I need to complete a selection sort (descending order) on a string that contains 3 letters and one number. This is the function I wrote so far, but it doesn't sort properly. It is sorting, but I can't figure out its scheme. Any tips? Thanks! (The arrays are parallel. I just have to sort the id[] array and keep the gpa[]array connected to the right id.)

void Sort_Arrays(string id[], float gpa[], int listSize)

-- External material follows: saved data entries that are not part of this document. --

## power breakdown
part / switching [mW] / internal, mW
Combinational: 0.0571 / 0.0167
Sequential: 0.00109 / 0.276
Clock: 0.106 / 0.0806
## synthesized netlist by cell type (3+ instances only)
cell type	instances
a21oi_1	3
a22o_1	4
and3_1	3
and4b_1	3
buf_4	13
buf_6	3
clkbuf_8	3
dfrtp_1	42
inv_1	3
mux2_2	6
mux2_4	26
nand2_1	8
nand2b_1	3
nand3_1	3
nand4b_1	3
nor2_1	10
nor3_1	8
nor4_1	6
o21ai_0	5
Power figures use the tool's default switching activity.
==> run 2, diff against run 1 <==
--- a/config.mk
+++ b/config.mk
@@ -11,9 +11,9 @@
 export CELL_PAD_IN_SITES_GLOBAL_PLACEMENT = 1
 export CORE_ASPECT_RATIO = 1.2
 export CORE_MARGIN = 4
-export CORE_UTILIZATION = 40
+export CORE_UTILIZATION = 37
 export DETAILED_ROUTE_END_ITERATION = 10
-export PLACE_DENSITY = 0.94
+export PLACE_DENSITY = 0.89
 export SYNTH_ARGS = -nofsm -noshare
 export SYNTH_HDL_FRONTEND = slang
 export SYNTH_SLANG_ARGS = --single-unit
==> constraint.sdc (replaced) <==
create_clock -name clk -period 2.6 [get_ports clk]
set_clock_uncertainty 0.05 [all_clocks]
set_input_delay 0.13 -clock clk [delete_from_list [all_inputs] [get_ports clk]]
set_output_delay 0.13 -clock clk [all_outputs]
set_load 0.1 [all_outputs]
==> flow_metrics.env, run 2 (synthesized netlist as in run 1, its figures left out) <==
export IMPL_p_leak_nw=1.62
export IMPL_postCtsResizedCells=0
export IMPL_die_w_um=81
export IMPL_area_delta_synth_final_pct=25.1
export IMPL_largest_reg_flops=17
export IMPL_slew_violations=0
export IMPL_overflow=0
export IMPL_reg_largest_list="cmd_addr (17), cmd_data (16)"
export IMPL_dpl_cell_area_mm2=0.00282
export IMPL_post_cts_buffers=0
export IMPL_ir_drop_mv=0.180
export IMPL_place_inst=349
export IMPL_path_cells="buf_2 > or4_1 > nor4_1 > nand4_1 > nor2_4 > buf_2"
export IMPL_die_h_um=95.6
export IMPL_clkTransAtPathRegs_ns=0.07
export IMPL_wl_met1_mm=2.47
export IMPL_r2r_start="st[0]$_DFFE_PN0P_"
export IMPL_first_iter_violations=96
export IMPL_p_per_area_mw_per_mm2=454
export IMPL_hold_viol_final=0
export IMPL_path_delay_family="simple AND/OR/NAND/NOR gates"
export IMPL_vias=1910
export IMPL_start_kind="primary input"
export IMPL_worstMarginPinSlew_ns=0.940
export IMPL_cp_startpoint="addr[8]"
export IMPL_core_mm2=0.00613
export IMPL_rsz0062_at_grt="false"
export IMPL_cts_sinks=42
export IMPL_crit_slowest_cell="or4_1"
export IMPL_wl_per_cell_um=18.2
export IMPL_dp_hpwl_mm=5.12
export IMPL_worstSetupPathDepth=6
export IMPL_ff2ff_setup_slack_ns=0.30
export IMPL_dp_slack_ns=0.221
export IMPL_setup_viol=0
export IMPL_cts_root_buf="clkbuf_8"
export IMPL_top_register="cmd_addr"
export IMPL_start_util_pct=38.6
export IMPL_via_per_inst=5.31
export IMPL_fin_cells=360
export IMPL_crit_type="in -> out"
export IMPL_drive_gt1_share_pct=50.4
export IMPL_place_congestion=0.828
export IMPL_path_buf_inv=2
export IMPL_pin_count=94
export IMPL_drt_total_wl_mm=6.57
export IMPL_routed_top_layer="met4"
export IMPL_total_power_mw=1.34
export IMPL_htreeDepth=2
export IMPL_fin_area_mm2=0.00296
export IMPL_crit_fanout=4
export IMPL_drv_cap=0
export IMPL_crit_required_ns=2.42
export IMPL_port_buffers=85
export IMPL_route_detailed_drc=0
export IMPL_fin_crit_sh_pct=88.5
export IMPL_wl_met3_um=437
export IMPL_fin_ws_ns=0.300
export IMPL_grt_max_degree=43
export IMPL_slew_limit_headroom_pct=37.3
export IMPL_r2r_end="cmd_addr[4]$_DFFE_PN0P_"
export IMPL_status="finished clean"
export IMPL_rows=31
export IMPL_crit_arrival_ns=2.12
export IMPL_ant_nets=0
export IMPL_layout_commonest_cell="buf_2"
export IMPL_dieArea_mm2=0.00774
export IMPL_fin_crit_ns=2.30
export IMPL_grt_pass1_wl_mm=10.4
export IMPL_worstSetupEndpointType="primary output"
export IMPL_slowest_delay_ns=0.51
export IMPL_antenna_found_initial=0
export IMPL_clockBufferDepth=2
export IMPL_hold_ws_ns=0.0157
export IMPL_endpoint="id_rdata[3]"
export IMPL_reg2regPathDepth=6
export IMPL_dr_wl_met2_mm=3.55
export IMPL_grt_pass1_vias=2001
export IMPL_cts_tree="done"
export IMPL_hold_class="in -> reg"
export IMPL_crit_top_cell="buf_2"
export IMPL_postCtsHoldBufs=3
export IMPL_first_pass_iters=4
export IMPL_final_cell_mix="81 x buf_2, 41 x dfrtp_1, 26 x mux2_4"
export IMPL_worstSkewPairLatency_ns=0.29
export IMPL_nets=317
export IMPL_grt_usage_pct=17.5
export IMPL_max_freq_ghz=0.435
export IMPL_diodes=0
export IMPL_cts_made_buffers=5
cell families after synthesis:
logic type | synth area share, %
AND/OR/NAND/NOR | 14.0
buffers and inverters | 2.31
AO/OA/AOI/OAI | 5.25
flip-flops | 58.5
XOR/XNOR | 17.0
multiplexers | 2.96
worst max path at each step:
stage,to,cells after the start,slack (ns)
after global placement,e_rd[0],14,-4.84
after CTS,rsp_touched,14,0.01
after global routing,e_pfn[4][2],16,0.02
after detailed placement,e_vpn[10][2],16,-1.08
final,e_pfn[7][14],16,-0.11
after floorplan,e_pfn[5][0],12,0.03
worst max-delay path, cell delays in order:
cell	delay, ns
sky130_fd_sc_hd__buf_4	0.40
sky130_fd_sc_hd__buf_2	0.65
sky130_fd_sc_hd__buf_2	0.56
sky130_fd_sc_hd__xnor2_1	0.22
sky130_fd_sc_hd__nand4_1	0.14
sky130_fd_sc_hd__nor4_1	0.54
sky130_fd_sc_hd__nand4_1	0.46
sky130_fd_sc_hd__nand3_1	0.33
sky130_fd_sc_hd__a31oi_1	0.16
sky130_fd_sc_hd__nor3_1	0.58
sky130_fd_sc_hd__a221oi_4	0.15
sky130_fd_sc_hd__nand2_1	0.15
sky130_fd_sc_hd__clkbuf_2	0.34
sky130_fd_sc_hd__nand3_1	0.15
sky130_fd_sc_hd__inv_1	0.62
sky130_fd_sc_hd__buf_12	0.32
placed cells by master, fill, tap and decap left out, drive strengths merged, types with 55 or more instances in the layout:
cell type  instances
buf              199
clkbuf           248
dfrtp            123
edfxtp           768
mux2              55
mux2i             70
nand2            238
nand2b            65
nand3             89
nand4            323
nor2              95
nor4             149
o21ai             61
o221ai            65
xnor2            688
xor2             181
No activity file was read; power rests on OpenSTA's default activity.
$ cat src/rtl/gpio_pkg.sv
package gpio_pkg;
    typedef enum logic [1:0] {
        BUS_IDLE = 2'd0,
        BUS_XFER = 2'd1,
        BUS_ACK  = 2'd2
    } bus_state_t;

    localparam logic [1:0] ADR_DIR = 2'd0;
    localparam logic [1:0] ADR_OUT = 2'd1;
    localparam logic [1:0] ADR_IN  = 2'd2;
endpackage
### src/rtl/dma_desc_pkg.sv
package dma_desc_pkg;

  localparam int WORD_W   = 32;
  localparam int LANES    = WORD_W / 8;
  localparam int MAX_WRDS = 8;
  localparam int IDX_W    = $clog2(MAX_WRDS);
  localparam int COMMIT_B = 31;

  // Packed descriptor as seen by downstream masters (MSB first).
  typedef struct packed {
    logic [31:0] control;
    logic [15:0] wrStride;
    logic [15:0] rdStride;
    logic [7:0]  wrBurst;
    logic [7:0]  rdBurst;
    logic [15:0] seqTag;
    logic [31:0] xferLen;
    logic [63:0] wrAddr;
    logic [63:0] rdAddr;
  } desc_t;

  localparam int DESC_W = $bits(desc_t);

  // Strobes from the decode/control side to the staging datapath.
  typedef struct packed {
    logic [MAX_WRDS-1:0] wordSel;
    logic [LANES-1:0]    laneEn;
    logic                push;
  } stage_stb_t;

endpackage

### src/rtl/desc_ctrl.sv
module desc_ctrl
  import dma_desc_pkg::*;
#(
  parameter bit EXTENDED = 1'b1
) (
  input  logic             clk,
  input  logic             rstN,
  input  logic             wrEn,
  input  logic [IDX_W-1:0] wrWord,
  input  logic             wrCommitBit,
  input  logic [LANES-1:0] wrByteEn,
  input  logic             fifoFull,
  output stage_stb_t       stb,
  output logic             overflow
);

  localparam int WORDS    = EXTENDED ? 8 : 4;
  localparam int CTRL_IDX = WORDS - 1;

  logic inRange;
  logic commitReq;
  logic overflowQ;

  assign inRange   = (32'(wrWord) < WORDS);
  assign commitReq = wrEn && inRange && (32'(wrWord) == CTRL_IDX)
                     && wrByteEn[LANES-1] && wrCommitBit;

  always_comb begin
    stb = '0;
    for (int w = 0; w < MAX_WRDS; w++) begin
      stb.wordSel[w] = wrEn && inRange && (32'(wrWord) == w);
    end
    stb.laneEn = wrEn ? wrByteEn : '0;
    stb.push   = commitReq && !fifoFull;
  end

  always_ff @(posedge clk or negedge rstN) begin
    if (!rstN) begin
      overflowQ <= 1'b0;
    end else if (commitReq && fifoFull) begin
      overflowQ <= 1'b1;
    end
  end

  assign overflow = overflowQ;

  // once set, the drop flag stays until reset
  a_r8_overflow_sticky: assert property (@(posedge clk) disable iff (!rstN)
    overflowQ |=> overflowQ);

  // a queued descriptor always comes from a control-word write with lane 3
  a_r5_push_from_ctrl: assert property (@(posedge clk) disable iff (!rstN)
    stb.push |-> (stb.wordSel[CTRL_IDX] && stb.laneEn[LANES-1]));

  // a write-side strobe never reaches a full queue
  a_r8_no_push_full: assert property (@(posedge clk) disable iff (!rstN)
    fifoFull |-> !stb.push);

endmodule
## src/rtl/plc_tx_pkg.sv

```systemverilog
package plc_tx_pkg;

   localparam int FRAME_SLOTS = 22;

   typedef enum logic [1:0] {
      ST_OK     = 2'b00,
      ST_BADCMD = 2'b01,
      ST_SYNC   = 2'b10,
      ST_FRAME  = 2'b11
   } plc_status_e;

   // house address to its 4-bit line nibble, first-sent bit in bit 3
   function automatic logic [3:0] house_nib(input logic [3:0] h);
      logic [3:0] n;
      case (h)
         4'd0:  n = 4'b0110;
         4'd1:  n = 4'b1110;
         4'd2:  n = 4'b0010;
         4'd3:  n = 4'b1010;
         4'd4:  n = 4'b0001;
         4'd5:  n = 4'b1001;
         4'd6:  n = 4'b0101;
         4'd7:  n = 4'b1101;
         4'd8:  n = 4'b0111;
         4'd9:  n = 4'b1111;
         4'd10: n = 4'b0011;
         4'd11: n = 4'b1011;
         4'd12: n = 4'b0000;
         4'd13: n = 4'b1000;
         4'd14: n = 4'b0100;
         default: n = 4'b1100;
      endcase
      return n;
   endfunction

   // unit keys reuse the nibble plus a 0; functions are odd values
   function automatic logic [4:0] key_bits(input logic [4:0] k);
      return k[4] ? {k[3:0], 1'b1} : {house_nib(k[3:0]), 1'b0};
   endfunction

   // slot 0 in bit 21
   function automatic logic [FRAME_SLOTS-1:0] frame_bits(input logic [3:0] h,
                                                         input logic [4:0] k);
      logic [8:0]             d;
      logic [FRAME_SLOTS-1:0] f;
      d = {house_nib(h), key_bits(k)};
      f = '0;
      f[21:18] = 4'b1110;
      for (int i = 0; i < 9; i++) begin
         f[17-2*i] = d[8-i];
         f[16-2*i] = ~d[8-i];
      end
      return f;
   endfunction

endpackage

```

## src/rtl/plc_us_tick.sv

```systemverilog
module plc_us_tick #(
   parameter int CLK_PER_US = 50
) (
   input  logic clk,
   input  logic rst_n,
   output logic tick
);
   generate
      if (CLK_PER_US < 1) begin : g_bad
         $error("CLK_PER_US must be at least 1");
      end
      if (CLK_PER_US == 1) begin : g_direct
         assign tick = 1'b1;
      end else begin : g_div
         localparam int DW = $clog2(CLK_PER_US);
         localparam logic [DW-1:0] LAST = DW'(CLK_PER_US - 1);
         logic [DW-1:0] div_q;
         always_ff @(posedge clk or negedge rst_n) begin
            if (!rst_n)             div_q <= '0;
            else if (div_q == LAST) div_q <= '0;
            else                    div_q <= div_q + 1'b1;
         end
         assign tick = (div_q == LAST);
      end
   endgenerate
endmodule

```

## src/rtl/plc_zc_edge.sv

```systemverilog
module plc_zc_edge (
   input  logic clk,
   input  logic rst_n,
   input  logic zc_in,
   output logic zc_edge
);
   logic s1_q, s2_q, prev_q;

   always_ff @(posedge clk or negedge rst_n) begin
      if (!rst_n) begin
         s1_q   <= 1'b0;
         s2_q   <= 1'b0;
         prev_q <= 1'b0;
      end else begin
         s1_q   <= zc_in;
         s2_q   <= s1_q;
         prev_q <= s2_q;
      end
   end

   // either polarity marks a slot boundary
   assign zc_edge = s2_q ^ prev_q;
endmodule

```

## src/rtl/plc_us_timer.sv

```systemverilog
module plc_us_timer #(
   parameter int LIMIT = 1000,
   localparam int TW = $clog2(LIMIT + 1)
) (
   input  logic          clk,
   input  logic          rst_n,
   input  logic          clr,
   input  logic          tick,
   output logic [TW-1:0] cnt
);
   localparam logic [TW-1:0] TOP = TW'(LIMIT);

   always_ff @(posedge clk or negedge rst_n) begin
      if (!rst_n)                   cnt <= '0;
      else if (clr)                 cnt <= '0;
      else if (tick && cnt != TOP)  cnt <= cnt + 1'b1;
   end
endmodule

```

## src/rtl/plc_frame_tx.sv

```systemverilog
module plc_frame_tx
   import plc_tx_pkg::*;
#(
   parameter int CLK_PER_US      = 50,
   parameter int HALF_US         = 8333,
   parameter int PULSE_US        = 1000,
   parameter int GAP_SLOTS       = 6,
   parameter int SYNC_TRIES      = 10,
   parameter int CLEAN_US        = 100,
   parameter int SYNC_TIMEOUT_US = 250000,
   parameter int CMD_W           = 8,
   parameter int REP_W           = 8
) (
   input  logic             clk,
   input  logic             rst_n,
   input  logic             zc_in,
   input  logic             cmd_valid,
   output logic             cmd_ready,
   input  logic [CMD_W-1:0] cmd_house,
   input  logic [CMD_W-1:0] cmd_key,
   input  logic [REP_W-1:0] cmd_reps,
   output logic             carrier,
   output logic             done,
   output logic [1:0]       status
);
   localparam int GAP_LO  = HALF_US * 72 / 100;
   localparam int GAP_HI  = HALF_US * 102 / 100;
   localparam int SLOT_LO = GAP_LO + PULSE_US;
   localparam int SLOT_HI = GAP_HI + PULSE_US;
   localparam int LIMIT   = ((SYNC_TIMEOUT_US > SLOT_HI) ? SYNC_TIMEOUT_US : SLOT_HI) + 1;
   localparam int TW      = $clog2(LIMIT + 1);
   localparam int GW      = $clog2(GAP_SLOTS + 1);
   localparam int YW      = $clog2(SYNC_TRIES + 1);
   localparam int SW      = $clog2(FRAME_SLOTS);

   localparam logic [TW-1:0] C_CLEAN = TW'(CLEAN_US);
   localparam logic [TW-1:0] C_TO    = TW'(SYNC_TIMEOUT_US);
   localparam logic [TW-1:0] C_GLO   = TW'(GAP_LO);
   localparam logic [TW-1:0] C_GHI   = TW'(GAP_HI);
   localparam logic [TW-1:0] C_SLO   = TW'(SLOT_LO);
   localparam logic [TW-1:0] C_SHI   = TW'(SLOT_HI);
   localparam logic [TW-1:0] C_PULSE = TW'(PULSE_US);

   generate
      if (CMD_W < 5) begin : g_bad_cmd
         $error("CMD_W must hold a 5-bit key");
      end
      if (PULSE_US < 1 || PULSE_US >= GAP_LO) begin : g_bad_pulse
         $error("PULSE_US must be shorter than the framing window floor");
      end
      if (GAP_SLOTS < 1 || SYNC_TRIES < 1 || REP_W < 1) begin : g_bad_cnt
         $error("gap, try and repeat widths must be positive");
      end
      if (CLEAN_US >= SYNC_TIMEOUT_US) begin : g_bad_sync
         $error("CLEAN_US must be below SYNC_TIMEOUT_US");
      end
   endgenerate

   typedef enum logic [1:0] {S_IDLE, S_SYNC, S_GAP, S_SEND} tx_state_e;

   tx_state_e              state;
   plc_status_e            status_q;
   logic                   done_q, carrier_q;
   logic [YW-1:0]          tries;
   logic [GW-1:0]          gap_cnt;
   logic [SW-1:0]          slot;
   logic [REP_W-1:0]       reps_left;
   logic [FRAME_SLOTS-1:0] frame_q, frame_sr;
   logic                   tick, zc_edge, tmr_clr, accept, cmd_ok, sync_miss;
   logic [TW-1:0]          us_cnt;

   plc_us_tick #(.CLK_PER_US(CLK_PER_US)) u_tick (
      .clk(clk), .rst_n(rst_n), .tick(tick));

   plc_zc_edge u_edge (
      .clk(clk), .rst_n(rst_n), .zc_in(zc_in), .zc_edge(zc_edge));

   plc_us_timer #(.LIMIT(LIMIT)) u_tmr (
      .clk(clk), .rst_n(rst_n), .clr(tmr_clr), .tick(tick), .cnt(us_cnt));

   assign cmd_ready = (state == S_IDLE);
   assign accept    = cmd_valid && cmd_ready;
   assign cmd_ok    = (cmd_house[CMD_W-1:4] == '0) && (cmd_key[CMD_W-1:5] == '0);
   assign sync_miss = zc_edge ? (us_cnt <= C_CLEAN) : (us_cnt >= C_TO);
   assign tmr_clr   = zc_edge || accept || (state == S_SYNC && sync_miss);

   always_ff @(posedge clk or negedge rst_n) begin
      if (!rst_n) begin
         state     <= S_IDLE;
         status_q  <= ST_OK;
         done_q    <= 1'b0;
         carrier_q <= 1'b0;
         tries     <= '0;
         gap_cnt   <= '0;
         slot      <= '0;
         reps_left <= '0;
         frame_q   <= '0;
         frame_sr  <= '0;
      end else begin
         done_q <= 1'b0;
         unique case (state)
            S_IDLE: if (cmd_valid) begin
               if (cmd_ok) begin
                  state     <= S_SYNC;
                  tries     <= '0;
                  reps_left <= cmd_reps;
                  frame_q   <= frame_bits(cmd_house[3:0], cmd_key[4:0]);
               end else begin
                  done_q   <= 1'b1;
                  status_q <= ST_BADCMD;
               end
            end
            S_SYNC: if (zc_edge && !sync_miss) begin
               state   <= S_GAP;
               gap_cnt <= '0;
            end else if (sync_miss) begin
               if (tries == YW'(SYNC_TRIES - 1)) begin
                  state    <= S_IDLE;
                  done_q   <= 1'b1;
                  status_q <= ST_SYNC;
               end else begin
                  tries <= tries + 1'b1;
               end
            end
            S_GAP: if ((zc_edge && (us_cnt < C_GLO || us_cnt > C_GHI)) ||
                       (!zc_edge && us_cnt > C_GHI)) begin
               state    <= S_IDLE;
               done_q   <= 1'b1;
               status_q <= ST_FRAME;
            end else if (zc_edge) begin
               if (gap_cnt != GW'(GAP_SLOTS - 1)) begin
                  gap_cnt <= gap_cnt + 1'b1;
               end else if (reps_left == '0) begin
                  state    <= S_IDLE;
                  done_q   <= 1'b1;
                  status_q <= ST_OK;
               end else begin
                  state     <= S_SEND;
                  slot      <= '0;
                  carrier_q <= frame_q[FRAME_SLOTS-1];
                  frame_sr  <= {frame_q[FRAME_SLOTS-2:0], 1'b0};
               end
            end
            S_SEND: if ((zc_edge && (us_cnt < C_SLO || us_cnt > C_SHI)) ||
                        (!zc_edge && us_cnt > C_SHI)) begin
               state     <= S_IDLE;
               done_q    <= 1'b1;
               status_q  <= ST_FRAME;
               carrier_q <= 1'b0;
            end else if (zc_edge) begin
               if (slot != SW'(FRAME_SLOTS - 1)) begin
                  slot      <= slot + 1'b1;
                  carrier_q <= frame_sr[FRAME_SLOTS-1];
                  frame_sr  <= {frame_sr[FRAME_SLOTS-2:0], 1'b0};
               end else if (reps_left == REP_W'(1)) begin
                  state     <= S_IDLE;
                  done_q    <= 1'b1;
                  status_q  <= ST_OK;
                  carrier_q <= 1'b0;
               end else begin
                  reps_left <= reps_left - 1'b1;
                  slot      <= '0;
                  carrier_q <= frame_q[FRAME_SLOTS-1];
                  frame_sr  <= {frame_q[FRAME_SLOTS-2:0], 1'b0};
               end
            end else if (us_cnt >= C_PULSE) begin
               carrier_q <= 1'b0;
            end
            default: state <= S_IDLE;
         endcase
      end
   end

   assign carrier = carrier_q;
   assign done    = done_q;
   assign status  = status_q;


   busy_after_accept_chk: assert property (@(posedge clk) disable iff (!rst_n)
      (accept && cmd_ok) |=> !cmd_ready);

   done_single_chk: assert property (@(posedge clk) disable iff (!rst_n)
      done_q |=> !done_q);

   reject_chk: assert property (@(posedge clk) disable iff (!rst_n)
      (accept && !cmd_ok) |=> (done_q && status_q == ST_BADCMD && !carrier_q));

   carrier_in_frame_chk: assert property (@(posedge clk) disable iff (!rst_n)
      carrier_q |-> (state == S_SEND));

   pulse_len_chk: assert property (@(posedge clk) disable iff (!rst_n)
      carrier_q |-> (us_cnt <= C_PULSE));

   early_kill_chk: assert property (@(posedge clk) disable iff (!rst_n)
      (state == S_SEND && zc_edge && us_cnt < C_SLO) |=>
         (!carrier_q && done_q && status_q == ST_FRAME));

   sync_err_src_chk: assert property (@(posedge clk) disable iff (!rst_n)
      (state == S_SYNC && sync_miss && tries == YW'(SYNC_TRIES - 1)) |=>
         (done_q && status_q == ST_SYNC));
endmodule

```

    int index,    // location of last index that has been sorted
        largestIndex = 0,   // location of largest index in unsorted portion
        maxIndex = 0;  // max index from entire list, moved to top position
    string temp1;
    float temp2;

    for (index = 0; index < listSize - 1; index++)
         largestIndex = index; // assuming 1st index is largest
         for (maxIndex = index + 1; maxIndex < listSize; maxIndex++)
               if (id[maxIndex] > id[largestIndex])
               largestIndex = maxIndex;
         temp1 = id[largestIndex];
         temp2 = gpa[largestIndex];
         id[largestIndex] = id[maxIndex];
         gpa[largestIndex] = gpa[maxIndex];
         id[maxIndex] = temp1;
         gpa[maxIndex] = temp2;



Does the id array sort properly ? If not then you need to rethink the algorithm. Get that array sorted correctly first then you can add the code to swap the other array at the same time the id array elements are swapped. If you need a selection sort algorithm just use google and you will find lots of them.

The id array doesn't sort properly. (Actually, the swapping does work). The id array stores, for example, WAS3, HGR2, MMB1, WAS2...I want it to sort as WAS3, WAS2, MMB1, HGR1. So I want it to sort according to the first letter in the string and also according to the last number.

I am searching google now. :-)

I think you can ignore the last letter thing -- just sort according to normal descending sort rules and the last letter will fall in line correctly.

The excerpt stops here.